Whatever and Ever Amen is the second album by Ben Folds Five, released in 1997.  Three singles were released from the album, including the lead single, "Battle of Who Could Care Less", which received significant airplay on alternative radio and on MTV, and peaked at #26 on the UK Singles Chart and #22 on the Billboard Modern Rock Tracks chart, and the band's biggest hit, "Brick", which was a top-40 song in numerous countries.

A remaster was made available on March 22, 2005. All of the extra tracks had been previously released (as b-sides, soundtrack contributions, etc.) except for a cover of the Buggles song "Video Killed the Radio Star," which is a staple of Ben Folds Five's live show.

Title, recording and cover

Title
While recording the album, Folds told the Sheffield Electronic Press in November 1996 that the album would likely either be titled Cigarette or The Little Girl With Teeth.
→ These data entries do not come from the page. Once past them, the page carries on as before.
--- config.mk ---
export PLATFORM = sky130hd
export DESIGN_NAME = key_event_conditioner
export DESIGN_NICKNAME = d
export VERILOG_FILES = /design/src/rtl/key_event_conditioner.sv
export SDC_FILE = /design/constraint.sdc
export NUM_CORES = 1
export LEC_CHECK = 0
export ABC_AREA = 1
export ABC_CLOCK_PERIOD_IN_PS = 3900
export CAP_MARGIN = 20
export CORE_AREA = 2 2 170 172
export CTS_CLUSTER_SIZE = 16
export DETAILED_ROUTE_END_ITERATION = 8
export DIE_AREA = 0 0 172 174
export GPL_ROUTABILITY_DRIVEN = 0
export PLACE_DENSITY = 0.55
export SLEW_MARGIN = 10
export SYNTH_ARGS = -nofsm -noshare
export SYNTH_HDL_FRONTEND = slang
export SYNTH_SLANG_ARGS = --single-unit
export TNS_END_PERCENT = 100
--- constraint.sdc ---
create_clock -name i_clk -period 3.9 [get_ports i_clk]
set_input_delay 0.39 -clock i_clk [delete_from_list [all_inputs] [get_ports i_clk]]
set_output_delay 0.39 -clock i_clk [all_outputs]
set_load 0.02 [all_outputs]
--- src/rtl/key_event_conditioner.sv ---
`default_nettype none
// key_event_conditioner: three-key debouncer with press/release/short/long events.
// Rev 1.0 - initial release.
module key_event_conditioner #(
    parameter int DEBOUNCE_CYCLES = 500000,
    parameter int LONG_CYCLES     = 50000000
) (
    input  logic       i_clk,
    input  logic       i_rst_n,
    input  logic [2:0] i_key_n,
    output logic [2:0] o_down,
    output logic [2:0] o_press,
    output logic [2:0] o_release,
    output logic [2:0] o_short,
    output logic [2:0] o_long
);
    localparam int DW = $clog2(DEBOUNCE_CYCLES + 1);
    localparam int HW = $clog2(LONG_CYCLES + 1);
    localparam logic [DW-1:0] DEB_MAX  = DW'(DEBOUNCE_CYCLES);
    localparam logic [HW-1:0] HOLD_MAX = HW'(LONG_CYCLES);
    localparam logic [HW-1:0] HOLD_HIT = HW'(LONG_CYCLES - 1);

    typedef enum logic [1:0] {
        IDLE      = 2'd0,
        PRESS_CHK = 2'd1,
        HELD      = 2'd2,
        REL_CHK   = 2'd3
    } state_t;

    logic [2:0] sync1, sync2;
    logic [2:0] down_q, press_q, release_q, short_q, long_q;

    always_ff @(posedge i_clk or negedge i_rst_n) begin
        if (!i_rst_n) begin
            sync1 <= 3'b111;
            sync2 <= 3'b111;
        end else begin
            sync1 <= i_key_n;
            sync2 <= sync1;
        end
    end

    for (genvar k = 0; k < 3; k++) begin : g_key
        state_t        state, state_nx;
        logic [DW-1:0] dcnt, dcnt_nx;
        logic [HW-1:0] hcnt, hcnt_nx;
        logic          long_flag, long_flag_nx;
        logic          ev_press, ev_release, ev_short, ev_long, hold_hit;
        logic          evq_press, evq_release, evq_short, evq_long, evq_down;
        logic          s;

        assign s = sync2[k];

        always_comb begin
            state_nx     = state;
            dcnt_nx      = dcnt;
            hcnt_nx      = hcnt;
            long_flag_nx = long_flag;
            ev_press     = 1'b0;
            ev_release   = 1'b0;
            ev_short     = 1'b0;
            ev_long      = 1'b0;
            hold_hit     = 1'b0;
            if ((state == HELD) || (state == REL_CHK)) begin
                if (hcnt != HOLD_MAX) hcnt_nx = hcnt + 1'b1;
                hold_hit = (hcnt == HOLD_HIT) && !long_flag;
            end
            case (state)
                IDLE: if (!s) begin
                    state_nx = PRESS_CHK;
                    dcnt_nx  = DW'(1);
                end
                PRESS_CHK: if (s) begin
                    state_nx = IDLE;
                    dcnt_nx  = '0;
                end else if (dcnt == DEB_MAX) begin
                    state_nx     = HELD;
                    dcnt_nx      = '0;
                    hcnt_nx      = '0;
                    long_flag_nx = 1'b0;
                    ev_press     = 1'b1;
                end else begin
                    dcnt_nx = dcnt + 1'b1;
                end
                HELD: if (s) begin
                    state_nx = REL_CHK;
                    dcnt_nx  = DW'(1);
                end
                REL_CHK: if (!s) begin
                    state_nx = HELD;
                    dcnt_nx  = '0;
                end else if (dcnt == DEB_MAX) begin
                    state_nx     = IDLE;
                    dcnt_nx      = '0;
                    hcnt_nx      = '0;
                    long_flag_nx = 1'b0;
                    ev_release   = 1'b1;
                    ev_short     = !long_flag;
                end else begin
                    dcnt_nx = dcnt + 1'b1;
                end
                default: state_nx = IDLE;
            endcase
            // A release confirmed on the same edge the hold completes wins: no long.
            if (hold_hit && !ev_release) begin
                ev_long      = 1'b1;
                long_flag_nx = 1'b1;
            end
        end

        always_ff @(posedge i_clk or negedge i_rst_n) begin
            if (!i_rst_n) begin
                state       <= IDLE;
                dcnt        <= '0;
                hcnt        <= '0;
                long_flag   <= 1'b0;
                evq_press   <= 1'b0;
                evq_release <= 1'b0;
                evq_short   <= 1'b0;
                evq_long    <= 1'b0;
                evq_down    <= 1'b0;
            end else begin
                state       <= state_nx;
                dcnt        <= dcnt_nx;
                hcnt        <= hcnt_nx;
                long_flag   <= long_flag_nx;
                evq_press   <= ev_press;
                evq_release <= ev_release;
                evq_short   <= ev_short;
                evq_long    <= ev_long;
                evq_down    <= (state_nx == HELD) || (state_nx == REL_CHK);
            end
        end

        assign press_q[k]   = evq_press;
        assign release_q[k] = evq_release;
        assign short_q[k]   = evq_short;
        assign long_q[k]    = evq_long;
        assign down_q[k]    = evq_down;
    end

    always_ff @(posedge i_clk or negedge i_rst_n) begin
        if (!i_rst_n) begin
            o_down    <= '0;
            o_press   <= '0;
            o_release <= '0;
            o_short   <= '0;
            o_long    <= '0;
        end else begin
            o_down    <= down_q;
            o_press   <= press_q;
            o_release <= release_q;
            o_short   <= short_q;
            o_long    <= long_q;
        end
    end
endmodule
`default_nettype wire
The title Whatever and Ever Amen comes from a line in the song "Battle of Who Could Care Less."

Cover
The album's original cover featured individual photos of Folds, Sledge, and Jessee, along with a hand-drawn Ben Folds Five logo, and a hand-drawn "Whatever and Ever Amen." The cover of the 2005 remastered version moved the album's title from the top left corner to the center and added a fourth photo of all three bandmates sitting together.

Recording
The album was recorded in the front room of a house in Chapel Hill, North Carolina. Folds said, "You can't go for perfection in a house. The spiritual comet of the song comes by every so often and lots of technical things are going to be going wrong when that happens. Our producer, Caleb is very good at knowing when the ghost blew through the house. People don't buy records for the accuracy." The first release for their new label, Epic, Folds said the record company did not get to hear the recording until it was finished, saying, "they knew what they were getting into."

Track notes
Near the end of the Nerdist podcast #132, Folds mentioned that the lyrics for "Cigarette" were taken from a newspaper article he claimed was about a man, Fred Jones, who "felt conflicted" after finding his wife had a changed personality due to a brain tumor, on the basis that she was not the same person he had married. (The article, from a 1991 edition of The Tennessean, is actually about the implanted epidural catheter procedure that brought Jones and his wife renewed peace after her years of pain.)  The "sequel" track, "Fred Jones Part Two," is on Folds' first solo album, Rockin' the Suburbs.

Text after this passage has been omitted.